We are initiating
coverage on Astro Malaysia Holdings Berhad (“ASTRO”) with a MARKET PERFORM
rating and a target price of RM3.17 based on a DCF valuation (WACC: 8.9%,
Beta: 1.0, Terminal growth: 1%). ASTRO
is engaged primarily in the creation, aggregation and distribution of content
over multiple delivery platforms, including TV, radio, publications and digital
media within Malaysia. ASTRO is also the Pay-TV incumbent in Malaysia where it
is 1) the exclusive Directto-Home (DTH) licence holder in Malaysia with a
nationwide reach of 6.7m households; 2) a rich content distributor with
exclusive rights for some third-party internationally sourced channels in
Malaysia; and 3) a group with deep pockets for high capex requirements. We
believe that its leadership position creates a significant entry barrier for
any competitors. We like ASTRO for its strong cash generating profile and its
premium leadership position in the pay-TV market. Our current MARKET PERFORM
rating is premised on the stock offering an upside of 9% of our Target Price.
South-East Asia’s
leading integrated consumer media entertainment group. ASTRO is one of
Southeast Asia’s leading integrated consumer media entertainment groups where
it is engaged primarily in the creation, aggregation and distribution of content
over multiple delivery platforms including TV, radio, publications and digital media
within Malaysia.

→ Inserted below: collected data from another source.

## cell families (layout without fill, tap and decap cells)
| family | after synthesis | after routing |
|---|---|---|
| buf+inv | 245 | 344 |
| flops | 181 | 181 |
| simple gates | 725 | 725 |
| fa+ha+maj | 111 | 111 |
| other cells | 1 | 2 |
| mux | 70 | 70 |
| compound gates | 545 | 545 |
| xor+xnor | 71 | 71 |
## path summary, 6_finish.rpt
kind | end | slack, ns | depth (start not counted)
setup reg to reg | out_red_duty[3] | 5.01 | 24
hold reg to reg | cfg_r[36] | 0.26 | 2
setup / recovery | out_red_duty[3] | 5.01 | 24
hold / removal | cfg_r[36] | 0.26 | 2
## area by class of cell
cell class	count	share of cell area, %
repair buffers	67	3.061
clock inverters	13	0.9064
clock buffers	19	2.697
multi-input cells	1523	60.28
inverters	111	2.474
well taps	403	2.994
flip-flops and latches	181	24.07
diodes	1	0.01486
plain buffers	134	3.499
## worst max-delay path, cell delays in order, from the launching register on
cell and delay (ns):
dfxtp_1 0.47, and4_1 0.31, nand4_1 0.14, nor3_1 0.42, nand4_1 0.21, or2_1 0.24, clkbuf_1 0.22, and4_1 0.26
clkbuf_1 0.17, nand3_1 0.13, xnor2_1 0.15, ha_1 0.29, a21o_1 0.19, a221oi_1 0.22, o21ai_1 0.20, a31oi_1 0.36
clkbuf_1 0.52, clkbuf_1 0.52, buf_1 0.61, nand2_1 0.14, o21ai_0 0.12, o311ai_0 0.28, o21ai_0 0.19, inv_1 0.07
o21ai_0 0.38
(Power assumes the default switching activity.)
[src/sv/ssd_pkg.sv]
// Shared constants and types for the segment-to-segment distance block.
// No dependencies; every other source file depends on this package.
package ssd_pkg;

  localparam int COORD_BITS_DEF = 24;
  localparam int OUT_W          = 25;
  localparam int SC_FRAC        = 32;
  localparam int QW             = SC_FRAC + 1;
  localparam int FIFO_DEPTH     = 4;
  localparam logic [OUT_W-1:0] OUT_MAX = '1;

  // queue status seen by the front and back parts
  typedef struct packed {
    logic full;
    logic empty;
  } q_stat_t;

  // width of the dot products a..e
  function automatic int ssd_dw(input int c);
    return 2 * c + 4;
  endfunction

  // width of D, the numerators and the denominators
  function automatic int ssd_pw(input int c);
    return 2 * ssd_dw(c) + 2;
  endfunction

  // width of one queue word: sn, sd, tn, td and the nine u/v/w components
  function automatic int ssd_ew(input int c);
    return 4 * ssd_pw(c) + 9 * (c + 1);
  endfunction

endpackage

[src/sv/ssd_fifo.sv]
// Short queue that decouples the front part from the back part.
// Depends on ssd_pkg for the depth and the status struct.
module ssd_fifo import ssd_pkg::*; #(
  parameter int WIDTH = 8
) (
  input  logic             clk,
  input  logic             rst_n,
  input  logic             push,
  input  logic [WIDTH-1:0] push_data,
  input  logic             pop,
  output logic [WIDTH-1:0] pop_data,
  output q_stat_t          stat
);

  localparam int AW = $clog2(FIFO_DEPTH);

  logic [WIDTH-1:0] mem [FIFO_DEPTH];
  logic [AW-1:0]    wp_r, rp_r;
  logic [AW:0]      cnt_r;

  assign stat.full  = (cnt_r == (AW+1)'(FIFO_DEPTH));
  assign stat.empty = (cnt_r == '0);
  assign pop_data   = mem[rp_r];

  always_ff @(posedge clk) begin
    if (push) begin
      mem[wp_r] <= push_data;
    end
  end

  always_ff @(posedge clk) begin
    if (!rst_n) begin
      wp_r  <= '0;
      rp_r  <= '0;
      cnt_r <= '0;
    end else begin
      if (push) begin
        wp_r <= wp_r + 1'b1;
      end
      if (pop) begin
        rp_r <= rp_r + 1'b1;
      end
      cnt_r <= cnt_r + (AW+1)'(push) - (AW+1)'(pop);
    end
  end

  a_no_pop_empty : assert property (@(posedge clk) disable iff (!rst_n)
    pop |-> !stat.empty) else $error("queue popped while empty");
  a_no_push_full : assert property (@(posedge clk) disable iff (!rst_n)
    push |-> !stat.full) else $error("queue pushed while full");
  a_cnt_up : assert property (@(posedge clk) disable iff (!rst_n)
    (push && !pop) |=> cnt_r == $past(cnt_r) + 1'b1) else $error("queue count lost a word");
  a_cnt_max : assert property (@(posedge clk) disable iff (!rst_n)
    cnt_r <= (AW+1)'(FIFO_DEPTH)) else $error("queue count beyond depth");

endmodule

[config.mk]
export PLATFORM = sky130hd
export DESIGN_NAME = ssd_fifo
export DESIGN_NICKNAME = d
export VERILOG_FILES = /design/src/sv/ssd_pkg.sv /design/src/sv/ssd_fifo.sv
export SDC_FILE = /design/constraint.sdc
export NUM_CORES = 1
export LEC_CHECK = 0
export ABC_AREA = 0
export BUFFER_PORTS_ARGS = -buffer_cell sky130_fd_sc_hd__buf_4
export CAP_MARGIN = 5
export CORE_UTILIZATION = 45
export DETAILED_ROUTE_END_ITERATION = 7
export PLACE_DENSITY_LB_ADDON = 0.3
export SLEW_MARGIN = 20
export SYNTH_ARGS = -nofsm -noshare
export SYNTH_HDL_FRONTEND = slang
export SYNTH_SLANG_ARGS = --single-unit
[constraint.sdc]
create_clock -name clk -period 3.7 [get_ports clk]
set_input_delay 0.185 -clock clk [delete_from_list [all_inputs] [get_ports clk]]
set_output_delay 0.185 -clock clk [all_outputs]
set_load 0.1 [all_outputs]
==> flow_metrics.py, run 1 <==
metrics = {
    "critical_path": {
        "critPathTopFamily": "flip-flops",
        "cp_max_fo": 8,
        "rr_startpoint": "cnt_r[0]$_SDFF_PN0_",
        "critical-path-max-stage-delay_ps": 670,
        "crit_slowest_cell": "dfxtp_1",
        "start_kind": "flip-flop",
        "crit_type": "reg2out",
        "arrival_ps": 1840,
        "cp-end-kind": "output port",
        "worstPathRequired_ps": 3510,
        "crit_chain": "mux4_2 > buf_4",
        "crit_buf_inv": 1,
    },
    "clock_network": {
        "cts_tree": "built",
        "clk_latency_ps": 340,
        "cts_setup_buffers": 0,
        "clkSinkCount": 41,
        "clock-root-buffer": "clkbuf_4",
        "hold_buffers": 0,
        "cts_max_level": 2,
        "cts-buffers-inserted": 5,
        "worst_setup_hold_path_clk_slew_ps": 110,
        "ctsResizeCount": 0,
        "clock_path_buffers": 2,
    },
    "finish": {
        "layout_commonest_cell": "edfxtp_1",
        "fin_nets": 130,
        "layout_common_cells": "edfxtp_1 (32), buf_4 (21), dfxtp_1 (9), mux4_2 (8), inv_1 (7)",
        "seq_area_um2": 1140,
        "drive_above_1_share_pct": 33.0,
        "syn_to_final_growth_pct": 15.6,
        "fin_util_pct": 55.0,
        "finish.instance_area_um2": 1850,
        "multi_input_area_um2": 417,
        "diodes": 0,
        "nFillCells": 299,
    },
    "global_route": {
        "antenna_found_initial": 0,
        "gr-usage-all-layers_pct": 14.9,
        "grt_pass1_vias": 747,
        "grt_pass1_wl_mm": 3.64,
        "grt.overflow.total": 0,
        "grt_max_degree": 13,
    },
    "timing": {
        "rsz0062_at_grt": "false",
        "fin_tns_setup_ps": 0,
        "fmax_mhz": 493,
        "fin_crit_sh_pct": 54.8,
        "drv_slew": 0,
        "max_slew_margin_pct": 64.7,
        "min_period_ps": 2030,
        "clock_skew_ps": 5.09,
        "final_hold_viol_count": 0,
        "worst_slew_pin_slew_ps": 529,
        "setup_viol": 0,
        "fin_ws_ps": 1670,
    },
    "power": {
        "p_leak_nw": 0.685,
        "seqPwrFrac_pct": 52.0,
        "vdd_drop_max_v": 0.000220,
        "clockPowerShare_pct": 19.8,
        "power_w": 0.00106,
        "p_int_w": 0.000691,
        "comb_power_share_pct": 28.2,
        "p_switching_w": 0.000366,
        "p_per_area_nw_per_um2": 571,
        "switching_share_pct": 34.6,
    },
    "logic_synthesis": {
        "synthDistinctLibCells": 18,
        "seq_area_frac_synth_pct": 71.3,
        "syn_inst": 85,
        "syn-cell-area_um2": 1600,
        "yosysWarnings": 0,
        "ys_ff_latch": 41,
        "synth_nets": 104,
        "syn_avg_cell_area_um2": 18.8,
    },
    "outcome": {
        "status": "completed",
    },
    "floorplanning": {
        "core_area_um2": 3360,
        "die_area_um2": 3800,
        "rows": 21,
        "start_util_pct": 47.6,
        "io_pins": 22,
        "die_h_um": 61.6,
        "fp.dieW_um": 61.6,
    },
    "min_path": {
        "min_from": "push_data[0]",
        "hold_class": "in2reg",
    },
    "placed_design": {
        "placed_area_um2": 1800,
        "routabilityCongestion": 0.604,
        "dp_hpwl_mm": 1.66,
        "portBuffers": 21,
        "post-place-ws_ps": 2000,
    },
    "drt": {
        "drc": 0,
        "vias_per_cell": 4.79,
        "ant_nets": 0,
        "drt-initial-drc-count": 24,
        "vias": 757,
        "drtPass1Iterations": 4,
        "drt_wl_total_mm": 2.38,
        "routedWlPerCell_um": 15.0,
    },
    "job": {
        "cap_violations": 0,
    },
}
[power groups by stage]
stage | sequential, W | clock [W] | combinational (W)
CTS | 0.000551 | 0.000219 | 0.000301
detailed placement | 0.000561 | 0 | 0.000301
floorplan | 0.000550 | 0 | 0.000248
global route | 0.000555 | 0.000238 | 0.000314
finish | 0.000550 | 0.000209 | 0.000298
global placement | 0.000560 | 0 | 0.000292
[final timing paths]
path | depth (start not counted) | slack (ps) | to
hold / removal | 1 | 30 | mem[1][0]$_DFFE_PP_
setup / recovery | 2 | 1670 | pop_data[1]
hold reg to reg | 2 | 560 | rp_r[1]$_SDFFE_PN0P_
setup reg to reg | 7 | 2060 | cnt_r[2]$_SDFF_PN0_
[area by class of cell]
class | instances | area share, %
Clock buffer | 6 | 2.23
Clock inverter | 2 | 0.541
Inverter | 7 | 1.42
Multi-Input combinational cell | 35 | 22.5
Sequential cell | 41 | 61.7
Tap cell | 46 | 3.11
Timing Repair Buffer | 21 | 8.52
[flip-flops by register name, indices dropped and copies added (netlist names), named ones only]
name / cells
cnt_r: 3
mem: 32
wp_r: 2
rp_r: 2
[synthesized netlist by cell type, drive strengths merged]
library cell	count	area share, %
a21oi	1	0.31
ha	6	4.7
and3	1	0.39
buf	1	0.70
a21bo	1	0.63
nand3b	1	0.47
mux4	8	11
fa	1	1.3
nor3	1	0.31
xor3	1	1.5
inv	7	1.6
dfxtp	9	11
nor2	5	1.2
and2	6	2.3
clkbuf	1	0.31
edfxtp	32	60
mux2i	1	0.63
xnor2	2	1.1
[stage by stage]
stage               hold WS [ps]  std cells
floorplan                    284         85
global placement             385        150
detailed placement           393        150
CTS                         16.3        158
global route                2.76        158
finish                      33.4        158
[kinds of logic (layout without fill, tap and decap cells)]
group	Yosys count	after routing	share of synthesized area, %
AOI/OAI and AO/OA	2	2	0.938
adders and majority gates	7	7	5.94
muxes	9	9	11.9
xor gates and xnor gates	3	3	2.58
buffers and inverters	9	36	2.66
and+or+nand+nor	14	14	4.69
DFF	41	41	71.3
$ cat src/jsu_pkg.sv
package jsu_pkg;

    // Result kinds (carried on tuser)
    localparam logic [1:0] KIND_DATA = 2'd0;
    localparam logic [1:0] KIND_DONE = 2'd1;
    localparam logic [1:0] KIND_ERR  = 2'd2;

    // Error codes
    localparam logic [2:0] ERR_UNTERMINATED = 3'd0;
    localparam logic [2:0] ERR_TRUNCATED    = 3'd1;
    localparam logic [2:0] ERR_UNPAIRED_HI  = 3'd2;
    localparam logic [2:0] ERR_BAD_LOW      = 3'd3;
    localparam logic [2:0] ERR_LONE_LOW     = 3'd4;
    localparam logic [2:0] ERR_BAD_ESCAPE   = 3'd5;
    localparam logic [2:0] ERR_BAD_HEX      = 3'd6;

    // Queue between decoder and serializer
    localparam int QDEPTH = 4;
    localparam int QPTR_W = $clog2(QDEPTH);
    localparam int QCNT_W = $clog2(QDEPTH + 1);

    // Results caused by one input beat: data bytes first, then an optional
    // done or error result
    typedef struct packed {
        logic [2:0]      data_cnt;
        logic [3:0][7:0] data;
        logic            ctl_en;
        logic [1:0]      ctl_kind;
        logic [2:0]      ctl_code;
    } jsu_rec_t;

    function automatic logic [2:0] rec_total(input jsu_rec_t r);
        return r.data_cnt + {2'b00, r.ctl_en};
    endfunction

endpackage

$ cat src/json_string_unescape_to_utf8.sv
// An accepted byte's record is written into the record queue and is then loaded into
// the serializer's current-record register, from which its results are offered.
// Throughput: one input byte per cycle while each byte yields at most one result
// and m_tready is high; results leave one per cycle while m_tready is high, so a \u escape
// that yields several UTF-8 bytes holds input back once the four-entry record queue fills.
// Reset: aresetn low at a clock edge returns the decoder to the string body,
// empties the queue and drops any result in flight.
module json_string_unescape_to_utf8 (
    input  logic        aclk,
    input  logic        aresetn,
    input  logic        s_tvalid,
    output logic        s_tready,
    input  logic [7:0]  s_tdata,   // [7:0] text_byte
    input  logic        s_tlast,   // line_last
    output logic        m_tvalid,
    input  logic        m_tready,
    output logic [15:0] m_tdata,   // [7:0] out_byte, [10:8] error_code, rest zero
    output logic [1:0]  m_tuser,   // [1:0] kind
    output logic        m_tlast    // run_last
);
    import jsu_pkg::*;

    jsu_rec_t push_rec, head_rec;
    logic     push, full, pop, head_valid;

    jsu_front u_front (
        .aclk     (aclk),
        .aresetn  (aresetn),
        .s_tvalid (s_tvalid),
        .s_tready (s_tready),
        .s_tdata  (s_tdata),
        .s_tlast  (s_tlast),
        .q_full   (full),
        .q_push   (push),
        .q_rec    (push_rec)
    );

    jsu_queue u_queue (
        .aclk       (aclk),
        .aresetn    (aresetn),
        .push       (push),
        .push_rec   (push_rec),
        .full       (full),
        .pop        (pop),
        .head_valid (head_valid),
        .head_rec   (head_rec)
    );

    jsu_back u_back (
        .aclk       (aclk),
        .aresetn    (aresetn),
        .head_valid (head_valid),
        .head_rec   (head_rec),
        .pop        (pop),
        .m_tvalid   (m_tvalid),
        .m_tready   (m_tready),
        .m_tdata    (m_tdata),
        .m_tuser    (m_tuser),
        .m_tlast    (m_tlast)
    );

endmodule

$ cat src/jsu_front.sv
module jsu_front (
    input  logic             aclk,
    input  logic             aresetn,
    input  logic             s_tvalid,
    output logic             s_tready,
    input  logic [7:0]       s_tdata,   // [7:0] text_byte
    input  logic             s_tlast,   // line_last
    input  logic             q_full,
    output logic             q_push,
    output jsu_pkg::jsu_rec_t q_rec
);
    import jsu_pkg::*;

    typedef enum logic [3:0] {
        PH_BODY, PH_ESC, PH_HEX1, PH_HEX2, PH_HEX3, PH_HEX4,
        PH_WANT_BS, PH_WANT_U, PH_LOW1, PH_LOW2, PH_LOW3, PH_LOW4, PH_DONE
    } phase_t;

    localparam logic [7:0] CH_QUOTE = 8'h22;
    localparam logic [7:0] CH_BSL   = 8'h5C;
    localparam logic [7:0] CH_U     = 8'h75;

    phase_t      phase_reg, phase_next, phase_mid;
    logic [15:0] acc_reg, acc_next;
    logic [15:0] held_reg, held_next;
    logic [15:0] acc_shift;
    logic [4:0]  hex_dig;
    logic [20:0] pair_cp;
    logic [20:0] enc_cp;
    logic [2:0]  enc_cnt;
    logic [3:0][7:0] enc_bytes;
    logic        beat;
    jsu_rec_t    rec;

    // Hex digit: bit 4 flags a valid digit
    function automatic logic [4:0] hex_value(input logic [7:0] b);
        logic [4:0] r;
        r = 5'd0;
        if (b >= 8'h30 && b <= 8'h39) r = {1'b1, 4'(b - 8'h30)};
        else if (b >= 8'h61 && b <= 8'h66) r = {1'b1, 4'(b - 8'h57)};
        else if (b >= 8'h41 && b <= 8'h46) r = {1'b1, 4'(b - 8'h37)};
        return r;
    endfunction

    assign s_tready  = !q_full;
    assign beat      = s_tvalid && s_tready;
    assign hex_dig   = hex_value(s_tdata);
    assign acc_shift = {acc_reg[11:0], hex_dig[3:0]};
    assign pair_cp   = 21'h10000 + {1'b0, held_reg[9:0], acc_shift[9:0]};

    // Pick the code point and encode it as UTF-8
    always_comb begin
        if (phase_reg == PH_LOW4) enc_cp = pair_cp;
        else enc_cp = {5'd0, acc_shift};
        enc_bytes = '0;
        if (enc_cp < 21'h80) begin
            enc_cnt      = 3'd1;
            enc_bytes[0] = enc_cp[7:0];
        end else if (enc_cp < 21'h800) begin
            enc_cnt      = 3'd2;
            enc_bytes[0] = {3'b110, enc_cp[10:6]};
            enc_bytes[1] = {2'b10, enc_cp[5:0]};
        end else if (enc_cp < 21'h10000) begin
            enc_cnt      = 3'd3;
            enc_bytes[0] = {4'b1110, enc_cp[15:12]};
            enc_bytes[1] = {2'b10, enc_cp[11:6]};
            enc_bytes[2] = {2'b10, enc_cp[5:0]};
        end else begin
            enc_cnt      = 3'd4;
            enc_bytes[0] = {5'b11110, enc_cp[20:18]};
            enc_bytes[1] = {2'b10, enc_cp[17:12]};
            enc_bytes[2] = {2'b10, enc_cp[11:6]};
            enc_bytes[3] = {2'b10, enc_cp[5:0]};
        end
    end

    // Classify the byte and build its result record
    always_comb begin
        phase_mid = phase_reg;
        acc_next  = acc_reg;
        held_next = held_reg;
        rec       = '0;
        case (phase_reg)
            PH_BODY: begin
                if (s_tdata == CH_QUOTE) begin
                    rec.ctl_en   = 1'b1;
                    rec.ctl_kind = KIND_DONE;
                    phase_mid    = PH_DONE;
                end else if (s_tdata == CH_BSL) begin
                    phase_mid = PH_ESC;
                end else begin
                    rec.data_cnt = 3'd1;
                    rec.data[0]  = s_tdata;
                end
            end
            PH_ESC: begin
                phase_mid    = PH_BODY;
                rec.data_cnt = 3'd1;
                case (s_tdata)
                    8'h6E: rec.data[0] = 8'h0A;
                    8'h74: rec.data[0] = 8'h09;
                    8'h72: rec.data[0] = 8'h0D;
                    8'h62: rec.data[0] = 8'h08;
                    8'h66: rec.data[0] = 8'h0C;
                    8'h2F, CH_QUOTE, CH_BSL: rec.data[0] = s_tdata;
                    CH_U: begin
                        rec.data_cnt = 3'd0;
                        acc_next     = '0;
                        phase_mid    = PH_HEX1;
                    end
                    default: begin
                        rec.data_cnt = 3'd0;
                        rec.ctl_en   = 1'b1;
                        rec.ctl_kind = KIND_ERR;
                        rec.ctl_code = ERR_BAD_ESCAPE;
                        phase_mid    = PH_DONE;
                    end
                endcase
            end
            PH_HEX1, PH_HEX2, PH_HEX3, PH_HEX4,
            PH_LOW1, PH_LOW2, PH_LOW3, PH_LOW4: begin
                if (!s_tlast) begin
                    if (!hex_dig[4]) begin
                        rec.ctl_en   = 1'b1;
                        rec.ctl_kind = KIND_ERR;
                        rec.ctl_code = ERR_BAD_HEX;
                        phase_mid    = PH_DONE;
                    end else begin
                        acc_next = acc_shift;
                        case (phase_reg)
                            PH_HEX1: phase_mid = PH_HEX2;
                            PH_HEX2: phase_mid = PH_HEX3;
                            PH_HEX3: phase_mid = PH_HEX4;
                            PH_LOW1: phase_mid = PH_LOW2;
                            PH_LOW2: phase_mid = PH_LOW3;
                            PH_LOW3: phase_mid = PH_LOW4;
                            PH_HEX4: begin
                                if (acc_shift[15:10] == 6'b110110) begin
                                    held_next = acc_shift;
                                    phase_mid = PH_WANT_BS;
                                end else if (acc_shift[15:10] == 6'b110111) begin
                                    rec.ctl_en   = 1'b1;
                                    rec.ctl_kind = KIND_ERR;
                                    rec.ctl_code = ERR_LONE_LOW;
                                    phase_mid    = PH_DONE;
                                end else begin
                                    rec.data_cnt = enc_cnt;
                                    rec.data     = enc_bytes;
                                    phase_mid    = PH_BODY;
                                end
                            end
                            default: begin
                                // last low digit: must land in the low range
                                if (acc_shift[15:10] != 6'b110111) begin
                                    rec.ctl_en   = 1'b1;
                                    rec.ctl_kind = KIND_ERR;
                                    rec.ctl_code = ERR_BAD_LOW;
                                    phase_mid    = PH_DONE;
                                end else begin
                                    rec.data_cnt = enc_cnt;
                                    rec.data     = enc_bytes;
                                    phase_mid    = PH_BODY;
                                end
                            end
                        endcase
                    end
                end
            end
            PH_WANT_BS, PH_WANT_U: begin
                if (!s_tlast) begin
                    if (phase_reg == PH_WANT_BS && s_tdata == CH_BSL) begin
                        phase_mid = PH_WANT_U;
                    end else if (phase_reg == PH_WANT_U && s_tdata == CH_U) begin
                        acc_next  = '0;
                        phase_mid = PH_LOW1;
                    end else begin
                        rec.ctl_en   = 1'b1;
                        rec.ctl_kind = KIND_ERR;
                        rec.ctl_code = ERR_UNPAIRED_HI;
                        phase_mid    = PH_DONE;
                    end
                end
            end
            default: ;
        endcase

        // End of line: report what was left open, then return to reset state
        phase_next = phase_mid;
        if (s_tlast) begin
            case (phase_mid)
                PH_BODY, PH_ESC: begin
                    rec.ctl_en   = 1'b1;
                    rec.ctl_kind = KIND_ERR;
                    rec.ctl_code = ERR_UNTERMINATED;
                end
                PH_HEX1, PH_HEX2, PH_HEX3, PH_HEX4: begin
                    rec.ctl_en   = 1'b1;
                    rec.ctl_kind = KIND_ERR;
                    rec.ctl_code = ERR_TRUNCATED;
                end
                PH_WANT_BS, PH_WANT_U, PH_LOW1, PH_LOW2, PH_LOW3, PH_LOW4: begin
                    rec.ctl_en   = 1'b1;
                    rec.ctl_kind = KIND_ERR;
                    rec.ctl_code = ERR_UNPAIRED_HI;
                end
                default: ;
            endcase
            phase_next = PH_BODY;
            acc_next   = '0;
            held_next  = '0;
        end
    end

    assign q_push = beat && (rec_total(rec) != 3'd0);
    assign q_rec  = rec;

    // Hold decoder state, advance on each accepted beat
    always_ff @(posedge aclk) begin
        if (!aresetn) begin
            phase_reg <= PH_BODY;
            acc_reg   <= '0;
            held_reg  <= '0;
        end else if (beat) begin
            phase_reg <= phase_next;
            acc_reg   <= acc_next;
            held_reg  <= held_next;
        end
    end

endmodule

ASTRO was incorporated in February 2011 and it acquired the Malaysian
businesses of Astro All Asia Networks Limited (AAAN) as part of the group’s reorganisation
in March 2011 and April 2011. Effectively, ASTRO houses only the Malaysian
business of AAAN.
Ample room for a
higher household penetration rate to drive the subscriber base. Although
Malaysia has a higher pay-TV penetration rate of 50% as compared to its
regional peers such as Vietnam (19%) and Thailand (14%), it is still lagging behind
some of the higher income countries such as
South Korea (122%), Taiwan (97%), Hong Kong (93%) and Singapore (70%).
We believe the penetration rate in Malaysia will continue to grow given the
increasing household income level as well as the rising proportion of
households moving into the higher income band.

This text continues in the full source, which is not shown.